DATA SUPPLIED:

**config.mk**
```make
export PLATFORM = sky130hd
export DESIGN_NAME = attu_ram
export DESIGN_NICKNAME = d
export VERILOG_FILES = /design/src/design/attu_ram.sv
export SDC_FILE = /design/constraint.sdc
export NUM_CORES = 1
export LEC_CHECK = 0
export CELL_PAD_IN_SITES_DETAIL_PLACEMENT = 1
export CELL_PAD_IN_SITES_GLOBAL_PLACEMENT = 1
export CORE_MARGIN = 2
export CORE_UTILIZATION = 50
export CTS_BUF_LIST = sky130_fd_sc_hd__clkbuf_2
export CTS_CLUSTER_DIAMETER = 150
export CTS_CLUSTER_SIZE = 24
export DETAILED_ROUTE_END_ITERATION = 6
export DONT_BUFFER_PORTS = 1
export PLACE_DENSITY = 0.73
export SKIP_LAST_GASP = 1
export SLEW_MARGIN = 10
export SYNTH_ARGS = -nofsm -noshare
export SYNTH_HDL_FRONTEND = slang
export SYNTH_SLANG_ARGS = --single-unit
```
**constraint.sdc**
```tcl
create_clock -name clock -period 1.9 [get_ports clock]
set_input_delay 0.19 -clock clock [delete_from_list [all_inputs] [get_ports clock]]
set_output_delay 0.19 -clock clock [all_outputs]
set_load 0.02 [all_outputs]
```
**src/design/attu_ram.sv**
```systemverilog
`timescale 1ns / 1ps
`default_nettype none
module attu_ram #(
   parameter int WIDTH = 10,
   parameter int DEPTH = 64
) (
   input  logic                     clock,
   input  logic                     wr_en,
   input  logic [$clog2(DEPTH)-1:0] wr_addr,
   input  logic [WIDTH-1:0]         wr_data,
   input  logic [$clog2(DEPTH)-1:0] rd_addr,
   output logic [WIDTH-1:0]         rd_data
);

   logic [WIDTH-1:0] mem_ff [DEPTH];
   logic [WIDTH-1:0] rd_data_ff;

   always_ff @(posedge clock) begin
      if (wr_en) begin
         mem_ff[wr_addr] <= wr_data;
      end
      rd_data_ff <= mem_ff[rd_addr];
   end

   assign rd_data = rd_data_ff;

endmodule
`default_nettype wire

```
# After elaboration in Yosys (flattened, before gate mapping)
# Memories as Yosys holds them, arrays and structs flattened. A register that Yosys moved wholly into a read port is not among the register bits.
# Cells that the tools add are included.
[totals] reg_bits=0 ram_bits=640 inputBits=24 output_inout_bits=10 elab_cells=3 memories=1
[classes] n_mux=2
[mem_list] name="mem_ff" words=64 width=10 read_ports=1 rd_clocked_by_memory_dff=1 write_ports=1 line_no="15" text="logic [WIDTH-1:0] mem_ff [DEPTH];"
[ops] op="two-way mux 1 bit" count=2

# Longest topological paths before layout
[depth] depth_word=2 mapped_depth=9 ltp_nobuf=5

# Least setup slack after synthesis
# OpenSTA, ideal clock, no wires.
[synth_path] path_kind="input-to-reg" startpoint="in rd_addr[0]" endpoint="reg rd_data_ff[2] (netlist: rd_data[2]) (read register of mem_ff)" setup_ns=0.122 arrival_ns=1.868 t_required_ns=1.778 slack_ns=-0.090 path_stages=7 n_path_buf=3 cell_sequence="buf_6 buf_4 buf_2 mux4_2 mux2_2 o31ai_1 o21ai_1"
[synth_lines] item="start, declared" line_no="11" text="input logic [$clog2(DEPTH)-1:0] rd_addr,"
[synth_lines] item="end, declared" line_no="16" text="logic [WIDTH-1:0] rd_data_ff;"

==> qor.yml <==
die:
  die_area_sq_um: 52000
  fp.dieH_microns: 228
  coreArea_sq_um: 49900
  io_pins: 34
  fp.dieW_microns: 228
  start_util_pct: 50.3
  rows: 82
timing:
  skew_ps: 83.2
  report.final.setup_viol: 9
  worst_slack_ps: -258
  finalHoldViolCount: 10
  worst_pin_slew_ps: 721
  final-max-slew-violation-count: 0
  hold_slack_ps: -900
  period_needed_ps: 2160
  slew_headroom_pct: 51.7
  fin_crit_sh_pct: 114
  rsz0062_at_grt: "true"
  fmax_mhz: 463
yosys:
  syn_nets: 1142
  synth_edf_count: 640
  synth_compound_area_share_pct: 2.08
  yosysSeqAreaShare_pct: 77.4
  ys_warn_count: 0
  async_flop_share_pct: 0
  synthFlopType: "edfxtp_1"
  synthMuxAreaShare_pct: 17.0
  synthCells: 1118
  yosys.area_share.adder_pct: 0
  synth-simple-area-share_pct: 2.18
  netlist_area_sq_um: 25100
  synth_top_family_by_area: "multiplexers"
  synth_xor_area_share_pct: 0
  ys_seq_elements: 650
  syn-mean-instance-area_sq_um: 22.5
  synth_cell_types: 37
pwr:
  power_per_cell_area_nw_per_um2: 800
  p_leak_nw: 8.66
  ir_worst_vdd_v: 0.000456
cts:
  cts.sinks: 650
  numCtsBuffers: 31
  postCtsHoldBufs: 51
  cts_max_level: 1
  post_cts_buffers: 0
  cts_tree: "yes"
  cts_root_buffer: "clkbuf_2"
  clk_pin_slew_worst_paths_ps: 470
  cts_buffer_depth: 3
  clock_latency_ps: 1240
critical_path:
  regToRegStartpoint: "mem_ff[37][1]"
  arrival_ps: 3270
  start_kind: "flop"
  crit_path_max_fanout: 1
  setup.worst_path.start: "mem_ff[37][1]"
  end_kind: "flop"
  cp.required_ps: 3010
  critPathKind: "reg2reg"
global_routing:
  grt_usage_pct: 23.0
  gr-usage-met2_pct: 37.9
  grt.busiest_layer: "met2"
  grt_max_degree: 161
  grt_pass1_vias: 12600
  antenna_found_initial: 5
  grt_pass1_wl_microns: 87900
  grt-ovfl-total: 0
  grt_util_met1_pct: 33.5
  use_met3_pct: 2.84
finish:
  multi_input_area_sq_um: 5440
  fin_nets: 1254
  final_area_sq_um: 27600
  seq_area_sq_um: 19400
  post-route-util_pct: 55.4
  drive_gt1_share_pct: 28.7
  fill_cells: 4295
  syn_to_final_growth_pct: 9.96
outcome:
  status: "finished, violations left"
  violations: "hold timing, setup timing"
placement:
  hpwl_microns: 33800
  gp_congestion: 0.760
  io_buffers: 0
  pre_cts_ws_ps: -186
  dpl_cell_area_sq_um: 26400
drt:
  vias: 11900
  wirelength_microns: 58900
  wire_per_inst_microns: 30.6
  routed_via_density: 6.15
  ant_nets: 0
  drtIter0Drc: 1151
  drc_errors: 0
  drt-pass1-iter-count: 5
worst_hold_path:
  hp-class: "in2reg"
  min_from: "rd_addr[5]"
run:
  maxCapViolCount: 0
==> cell type report <==
type | count | share of cell area, %
Timing Repair Buffer | 141 | 5.64
Clock inverter | 1 | 0.109
Antenna cell | 3 | 0.0272
Sequential cell | 650 | 70.5
Tap cell | 672 | 3.05
Multi-Input combinational cell | 406 | 19.7
Clock buffer | 55 | 0.997
==> cells in the mapped netlist (6+ instances only) <==
cell type,count,area (sq um)
nand2b_1,6,37.5
clkbuf_1,25,93.8
buf_4,15,113
nand3_1,7,35.0
nor2b_1,12,75.1
mux2i_1,52,521
a22oi_1,9,67.6
nand2_1,8,30.0
buf_2,16,80.1
mux4_2,160,3600
o22ai_1,15,93.8
nor2_1,70,263
dfxtp_1,10,200
mux2_2,7,78.8
a211oi_1,9,67.6
a22o_1,6,52.6
edfxtp_1,640,19200
==> registers in the layout, summed over array words and instances, names as in the netlist <==
name,flops
mem_ff,640
rd_data,10
==> power by group <==
part,switching [mW],total [mW],internal (mW)
clock,3.98,4.74,0.757
combinational,0.687,1.37,0.680
sequential,0.0843,16.0,15.9
==> stage by stage <==
step / cells / TNS [ps] / hold slack (ps) / total power, mW
after floorplan: 1118 / -5.52 / 289 / 17.1
after global placement: 1819 / -568 / 294 / 17.1
after detailed placement: 1819 / -838 / 295 / 17.2
after CTS: 1925 / -3570 / -995 / 22.2
after global routing: 1926 / -1840 / -958 / 22.7
final: 1928 / -1340 / -900 / 22.1
==> placed cells by master, fill, tap and decap left out, types with 7 or more instances in the layout <==
cell type,Yosys,layout
edfxtp_1,640,640
nand3_1,7,7
nand2_1,8,8
a22oi_1,9,9
mux4_2,160,160
o22ai_1,15,15
nor2b_1,12,11
a211oi_1,9,9
dlygate4sd3_1,0,28
clkbuf_2,0,55
nor2_1,70,70
buf_16,0,20
buf_4,15,89
mux2i_1,52,52
dfxtp_4,0,7
==> final timing paths <==
kind                      to  slack (ps)  cells after the start
hold / removal    rd_data[2]        -900                      2
setup / recovery  rd_data[1]        -260                      5
hold reg to reg   rd_data[4]         990                      4
setup reg to reg  rd_data[1]        -260                      5
==> cell families after synthesis <==
family,count (synthesis)
buffers and inverters,62
AO/OA/AOI/OAI,63
AND/OR/NAND/NOR,119
multiplexers,224
flip-flops,650
==> critical path, cell delays in order (launching register included) <==
cell and delay (ps):
edfxtp_1 500, mux4_2 460, mux2_4 300, a2111oi_4 410, a221oi_2 100, a22o_1 270
==> routing by layer <==
layer | vias to the layer above | part of all wire (%)
li1 | 4906 | -
met1 | 6456 | 42
met2 | 412 | 50
met3 | 78 | 5.8
met4 | 8 | 2.1
met5 | - | 0.075
==> timing repair <==
action	in CTS	in global routing
setup endpoints to repair	20	60
pin swaps	3	2
resized for setup	19	6
hold endpoints to repair	1290	10
Power figures use the tool's default switching activity.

AIM OF THE EXERCISE: Copy exactly the stretch of data above from the line with "combinational,0.687,1.37,0.680" through the line with "hold / removal", and omit all other lines.

ANSWER BOX:
combinational,0.687,1.37,0.680
sequential,0.0843,16.0,15.9
==> stage by stage <==
step / cells / TNS [ps] / hold slack (ps) / total power, mW
after floorplan: 1118 / -5.52 / 289 / 17.1
after global placement: 1819 / -568 / 294 / 17.1
after detailed placement: 1819 / -838 / 295 / 17.2
after CTS: 1925 / -3570 / -995 / 22.2
after global routing: 1926 / -1840 / -958 / 22.7
final: 1928 / -1340 / -900 / 22.1
==> placed cells by master, fill, tap and decap left out, types with 7 or more instances in the layout <==
cell type,Yosys,layout
edfxtp_1,640,640
nand3_1,7,7
nand2_1,8,8
a22oi_1,9,9
mux4_2,160,160
o22ai_1,15,15
nor2b_1,12,11
a211oi_1,9,9
dlygate4sd3_1,0,28
clkbuf_2,0,55
nor2_1,70,70
buf_16,0,20
buf_4,15,89
mux2i_1,52,52
dfxtp_4,0,7
==> final timing paths <==
kind                      to  slack (ps)  cells after the start
hold / removal    rd_data[2]        -900                      2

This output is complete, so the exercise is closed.